Copyright © World Health Organization (WHO) 2019. Some rights reserved. This work is available under the CC BY-NC-SA 3.0 IGO license (https://creativecommons.org/licenses/by-nc-sa/3.0/igo).


More than 1.5 billion people have been affected by crises over the last decade, especially the vulnerable groups including children and women (1), incurring economic losses in excess of US$ 1.3 trillion (2). The Easter Mediterranean Region suffers from the greatest number of natural and man-made disasters and is especially prone to such events because of its geo-climactic characteristics with significant increase in the risk of disasters projected over the next two decades (3). In addition, it is home to many tenacious conflicts including insurgencies, ethnic tensions, and sectarian clashes with potential for further escalation (4). Such calamities not only lead to displaced populations and infrastructure damage, but also lead to breakdowns in health systems that permit disease outbreaks.

The World Health Organization (WHO) has strongly advocated health systems’ preparedness for effective management of crisis situations, which forms the basis for the study “Health system preparedness in Pakistan for crisis management: a cross-sectional evaluation study” (5). Pakistan has been beset with environmental and political degradation for a number of years, and adequate urgent response to human catastrophe incidents, due to political turmoil or extreme weather events, continues to be challenge for humanitarian organizations when inadequate country-wide crises response mechanisms hinder effective health systems.

Moreover, preparedness for disease pandemics need not always be linked to the presence of health systems degradation, but can also highlight the need to anticipate potential disasters before they even materialize. Although the last influenza H1N1 pandemic in 2009 was relatively mild, fear prevails that the next one might not be (6,7). Due to frequent mutations and re-assortment in its genome, influenza is a continuously evolving virus; potential source of epidemics / pandemics, accordingly (8). Predicting when or where an influenza pandemic may arise, or even which strain will be the culprit is a difficult task (9). Thus, WHO has urged every country to develop and maintain an up-to-date national influenza preparedness plan, and provided guidance on plan content (10), as discussed in the article “Influenza pandemic preparedness in the WHO Eastern Mediterranean Region (11).

Empowerment of patients to self-manage the common zoonotic disease brucellosis in the article “Cognitive factors associated with Brucellosis preventive behaviours among diagnosed patients: an application of Empowerment Model” (12) highlights how relatively common diseases still require a country-wide approach to their containment.

However, one aspect of the effect of internal political conflict on populations has received little attention, namely how the health care professionals of tomorrow struggle to qualify in such adverse environments. Regional political upheaval that started in 2011 extended to Yemen, resulting in civic instability and eventually ended up with a war that is still ongoing. The effects of war on dental students in Yemen have not been widely studied, although political conflicts would be expected to have direct / indirect negative consequences on society, including university students (13). This topic was the focus of research in the article “Dental environment and war-related stress among dental students, Yemen” (14). In addition to the political turmoil that can affect students’ performance, the article “Perspectives of medical students and teaching faculty on teaching medicine in their native language” (15) looks at how the choice of using the native language for instruction in medicine has a significant impact on the students who sit for such studies, as it facilitates the process of acquiring knowledge and utilizes the optimum potential of the students.

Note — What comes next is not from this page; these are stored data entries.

<file path="config.mk">
export PLATFORM = sky130hd
export DESIGN_NAME = top_k_fitness_tracker_unit_flat
export DESIGN_NICKNAME = d
export VERILOG_FILES = /design/src/design/tkft_pkg.sv /design/src/design/tkft_in_if.sv /design/src/design/tkft_out_if.sv /design/src/design/tkft_cell.sv /design/src/design/top_k_fitness_tracker_unit.sv /design/src/flat_wrapper.sv
export SDC_FILE = /design/constraint.sdc
export NUM_CORES = 2
export LEC_CHECK = 0
export BUFFER_PORTS_ARGS = -buffer_cell sky130_fd_sc_hd__clkbuf_2
export CORE_UTILIZATION = 45
export DETAILED_ROUTE_END_ITERATION = 6
export SYNTH_ARGS = -nofsm -noshare
export SYNTH_HDL_FRONTEND = slang
export SYNTH_SLANG_ARGS = --single-unit
</file>
<file path="constraint.sdc">
create_clock -name clk -period 13.3 [get_ports clk]
set_clock_uncertainty 0.05 [all_clocks]
set_input_delay 1.33 -clock clk [delete_from_list [all_inputs] [get_ports clk]]
set_output_delay 1.33 -clock clk [all_outputs]
set_load 0.05 [all_outputs]
</file>
<file path="src/design/tkft_pkg.sv">
// tkft_pkg: shared types, command codes and defaults for the top-k fitness tracker
// used by the channel interfaces, the list cell and the top level
package tkft_pkg;

  localparam int CAPACITY_DEF = 16;

  // command codes of an input beat
  localparam logic [1:0] CMD_OFFER = 2'd0;
  localparam logic [1:0] CMD_CLEAR = 2'd1;
  localparam logic [1:0] CMD_READ  = 2'd2;

  typedef struct packed {
    logic [1:0]         command;
    logic [31:0]        agent_id;
    logic signed [31:0] fitness;
    logic [31:0]        complexity_bits;
    logic [3:0]         read_rank;
  } in_item_t;

  typedef struct packed {
    logic               accepted;
    logic [3:0]         placed_rank;
    logic [4:0]         list_size;
    logic [31:0]        out_agent_id;
    logic signed [31:0] out_fitness;
    logic [31:0]        out_complexity_bits;
  } out_item_t;

  // one stored list entry
  typedef struct packed {
    logic signed [31:0] fitness;
    logic [31:0]        agent;
    logic [31:0]        complexity;
  } entry_t;

  // broadcast control from the top level to every cell
  typedef struct packed {
    logic insert;
    logic clear;
  } cell_ctl_t;

endpackage

</file>
<file path="src/design/tkft_in_if.sv">
// tkft_in_if: valid/ready channel carrying input beats
// depends on tkft_pkg for the payload type
interface tkft_in_if;
  import tkft_pkg::*;

  logic     valid;
  logic     ready;
  in_item_t data;

  modport source (output valid, output data, input ready);
  modport sink   (input valid, input data, output ready);
endinterface

</file>
<file path="src/design/tkft_out_if.sv">
// tkft_out_if: valid/ready channel carrying result beats
// depends on tkft_pkg for the payload type
interface tkft_out_if;
  import tkft_pkg::*;

  logic      valid;
  logic      ready;
  out_item_t data;

  modport source (output valid, output data, input ready);
  modport sink   (input valid, input data, output ready);
endinterface

</file>
<file path="src/design/tkft_cell.sv">
// tkft_cell: one rank of the sorted list, holds one entry and shifts from its left neighbor
// depends on tkft_pkg
module tkft_cell (
  input  logic                clk,
  input  logic                rst,
  input  tkft_pkg::cell_ctl_t ctl,
  input  tkft_pkg::entry_t    new_entry,
  input  tkft_pkg::entry_t    left_entry,
  input  logic                left_pos_le,
  input  logic                valid,
  output tkft_pkg::entry_t    entry,
  output logic                pos_le
);
  import tkft_pkg::*;

  // insertion point is at or before this rank
  assign pos_le = !valid || ($signed(new_entry.fitness) > $signed(entry.fitness));

  always_ff @(posedge clk) begin
    if (rst) begin
      entry <= '0;
    end else if (ctl.clear) begin
      entry <= '0;
    end else if (ctl.insert) begin
      if (left_pos_le) begin
        entry <= left_entry;
      end else if (pos_le) begin
        entry <= new_entry;
      end
    end
  end
endmodule

</file>
<file path="src/design/top_k_fitness_tracker_unit.sv">
// top_k_fitness_tracker_unit: sorted top-k list built as a row of tkft_cell ranks
// depends on tkft_pkg, tkft_in_if, tkft_out_if and tkft_cell
// latency: a result beat is presented the cycle after its input beat is accepted
// throughput: one beat per cycle while no result is stalled; every rank compares and shifts in the same cycle
// in_ch.ready drops only while a result waits and out_ch.ready is low
// reset: synchronous, clears every entry, the size and the result valid flag
module top_k_fitness_tracker_unit #(
  parameter int CAPACITY = tkft_pkg::CAPACITY_DEF
) (
  input logic      clk,
  input logic      rst,
  tkft_in_if.sink  in_ch,
  tkft_out_if.source out_ch
);
  import tkft_pkg::*;

  localparam int CW = $clog2(CAPACITY + 1);
  localparam int RW = (CAPACITY > 1) ? $clog2(CAPACITY) : 1;

  // list size
  logic [CW-1:0] count;
  logic [CW-1:0] count_next;

  entry_t              entries [CAPACITY];
  logic [CAPACITY-1:0] pos_le;
  logic [CAPACITY-1:0] first;
  logic [CAPACITY-1:0] valid;

  entry_t    new_entry;
  cell_ctl_t ctl;
  logic      in_acc;
  logic      is_offer;
  logic      do_insert;
  logic      full;
  logic [RW-1:0] placed;
  entry_t    rd_tab [16];
  entry_t    rd_entry;
  out_item_t result;

  assign in_ch.ready = !out_ch.valid || out_ch.ready;
  assign in_acc      = in_ch.valid && in_ch.ready;
  assign is_offer    = (in_ch.data.command == CMD_OFFER);

  assign new_entry.fitness    = in_ch.data.fitness;
  assign new_entry.agent      = in_ch.data.agent_id;
  assign new_entry.complexity = in_ch.data.complexity_bits;

  // last rank says whether the offer gets in: empty slot there or beaten
  assign full      = (count == CW'(CAPACITY));
  assign do_insert = is_offer && pos_le[CAPACITY-1];

  assign ctl.insert = in_acc && do_insert;
  assign ctl.clear  = in_acc && (in_ch.data.command == CMD_CLEAR);

  // row of cells, rank 0 leftmost
  for (genvar i = 0; i < CAPACITY; i++) begin : g_cell
    assign valid[i] = (count > CW'(i));
    if (i == 0) begin : g_head
      assign first[i] = pos_le[i];
      tkft_cell u_cell (
        .clk         (clk),
        .rst         (rst),
        .ctl         (ctl),
        .new_entry   (new_entry),
        .left_entry  ('0),
        .left_pos_le (1'b0),
        .valid       (valid[i]),
        .entry       (entries[i]),
        .pos_le      (pos_le[i])
      );
    end else begin : g_body
      assign first[i] = pos_le[i] && !pos_le[i-1];
      tkft_cell u_cell (
        .clk         (clk),
        .rst         (rst),
        .ctl         (ctl),
        .new_entry   (new_entry),
        .left_entry  (entries[i-1]),
        .left_pos_le (pos_le[i-1]),
        .valid       (valid[i]),
        .entry       (entries[i]),
        .pos_le      (pos_le[i])
      );
    end
  end

  // rank of the insertion point, one-hot to binary
  always_comb begin
    placed = '0;
    for (int i = 0; i < CAPACITY; i++) begin
      if (first[i]) begin
        placed = placed | RW'(i);
      end
    end
  end

  // read port covers the ranks the 4-bit field can name, zero beyond capacity
  for (genvar r = 0; r < 16; r++) begin : g_rd
    if (r < CAPACITY) begin : g_hit
      assign rd_tab[r] = entries[r];
    end else begin : g_miss
      assign rd_tab[r] = '0;
    end
  end
  assign rd_entry = rd_tab[in_ch.data.read_rank];

  always_comb begin
    count_next = count;
    if (ctl.clear) begin
      count_next = '0;
    end else if (ctl.insert && !full) begin
      count_next = count + CW'(1);
    end
  end

  always_comb begin
    result = '0;
    unique case (in_ch.data.command)
      CMD_OFFER: begin
        if (do_insert) begin
          result.accepted    = 1'b1;
          result.placed_rank = 4'(placed);
        end
      end
      CMD_CLEAR: begin
      end
      CMD_READ: begin
        result.out_agent_id        = rd_entry.agent;
        result.out_fitness         = rd_entry.fitness;
        result.out_complexity_bits = rd_entry.complexity;
      end
      default: begin
      end
    endcase
    if (in_ch.data.command == CMD_CLEAR) begin
      result.list_size = '0;
    end else begin
      result.list_size = 5'(count_next);
    end
  end

  always_ff @(posedge clk) begin
    if (rst) begin
      count        <= '0;
      out_ch.valid <= 1'b0;
    end else begin
      if (in_acc) begin
        count        <= count_next;
        out_ch.valid <= 1'b1;
      end else if (out_ch.ready) begin
        out_ch.valid <= 1'b0;
      end
    end
  end

  // result payload, no reset needed
  always_ff @(posedge clk) begin
    if (in_acc) begin
      out_ch.data <= result;
    end
  end

  // size never runs past capacity
  a_count_bound: assert property (@(posedge clk) disable iff (rst)
    count <= CW'(CAPACITY))
    else $error("list size above capacity");

  // a clear beat empties the list
  a_clear_empty: assert property (@(posedge clk) disable iff (rst)
    ctl.clear |=> (count == '0))
    else $error("clear left entries");

  // a rejected offer leaves the size alone
  a_reject_stable: assert property (@(posedge clk) disable iff (rst)
    (in_acc && is_offer && !pos_le[CAPACITY-1]) |=> $stable(count))
    else $error("rejected offer changed size");

  // a stalled result blocks the input side
  a_stall_blocks: assert property (@(posedge clk) disable iff (rst)
    (out_ch.valid && !out_ch.ready) |-> !in_ch.ready)
    else $error("input taken while result stalled");

  // at most one rank is flagged as the insertion point
  a_pos_monotone: assert property (@(posedge clk) disable iff (rst)
    $onehot0(first))
    else $error("more than one insertion point");
endmodule

</file>
<file path="src/flat_wrapper.sv">
// flat-port wrapper written by rule: the top's interface ports become plain ports
module top_k_fitness_tracker_unit_flat import tkft_pkg::*;
#(
  parameter int CAPACITY = tkft_pkg::CAPACITY_DEF
)
  (clk, rst, in_ch_valid, in_ch_data, in_ch_ready, out_ch_valid, out_ch_data, out_ch_ready);
  tkft_in_if in_ch_i ();
  tkft_out_if out_ch_i ();
  input logic clk;
  input logic rst;
  input wire logic [$bits(in_ch_i.valid)-1:0] in_ch_valid;
  input wire logic [$bits(in_ch_i.data)-1:0] in_ch_data;
  output wire logic [$bits(in_ch_i.ready)-1:0] in_ch_ready;
  output wire logic [$bits(out_ch_i.valid)-1:0] out_ch_valid;
  output wire logic [$bits(out_ch_i.data)-1:0] out_ch_data;
  input wire logic [$bits(out_ch_i.ready)-1:0] out_ch_ready;
  assign in_ch_i.valid = in_ch_valid;
  assign in_ch_i.data = in_ch_data;
  assign in_ch_ready = in_ch_i.ready;
  assign out_ch_valid = out_ch_i.valid;
  assign out_ch_data = out_ch_i.data;
  assign out_ch_i.ready = out_ch_ready;
  top_k_fitness_tracker_unit #(.CAPACITY(CAPACITY)) u_core (.clk(clk), .rst(rst), .in_ch(in_ch_i), .out_ch(out_ch_i));
endmodule
</file>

Of course, environmental stress can have a multitude of sources including domestic, as examined in the article “Relationship between domestic violence and infertility” (16), when the anxiety of infertility is compounded by social expectations and fear that can manifest in aggressive behaviour and even injury, where usually it is the woman suffering assault, both psychological and physical. Supporting women’s health continues to be of great importance when considering the more traditional roles that women as mothers and caregivers undertake in the Region, and maternal support in the relation with effective child development is the focus of research in the article “The effect of a maternal training programme on early childhood development in Egypt” (17), which examines positive correlations with effective maternal training and improved cognitive and behavioural development in children. Yet diet and maternal and reproductive health is an issue that can have consequences for family harmony, particularly among high-risk subgroups, and is the focus of the article “Prevalence and risk factors of anaemia among ever-married women in Jordan” (18), where the importance of nutrient fortification of essential foodstuffs, especially for women during their reproductive age, is examined.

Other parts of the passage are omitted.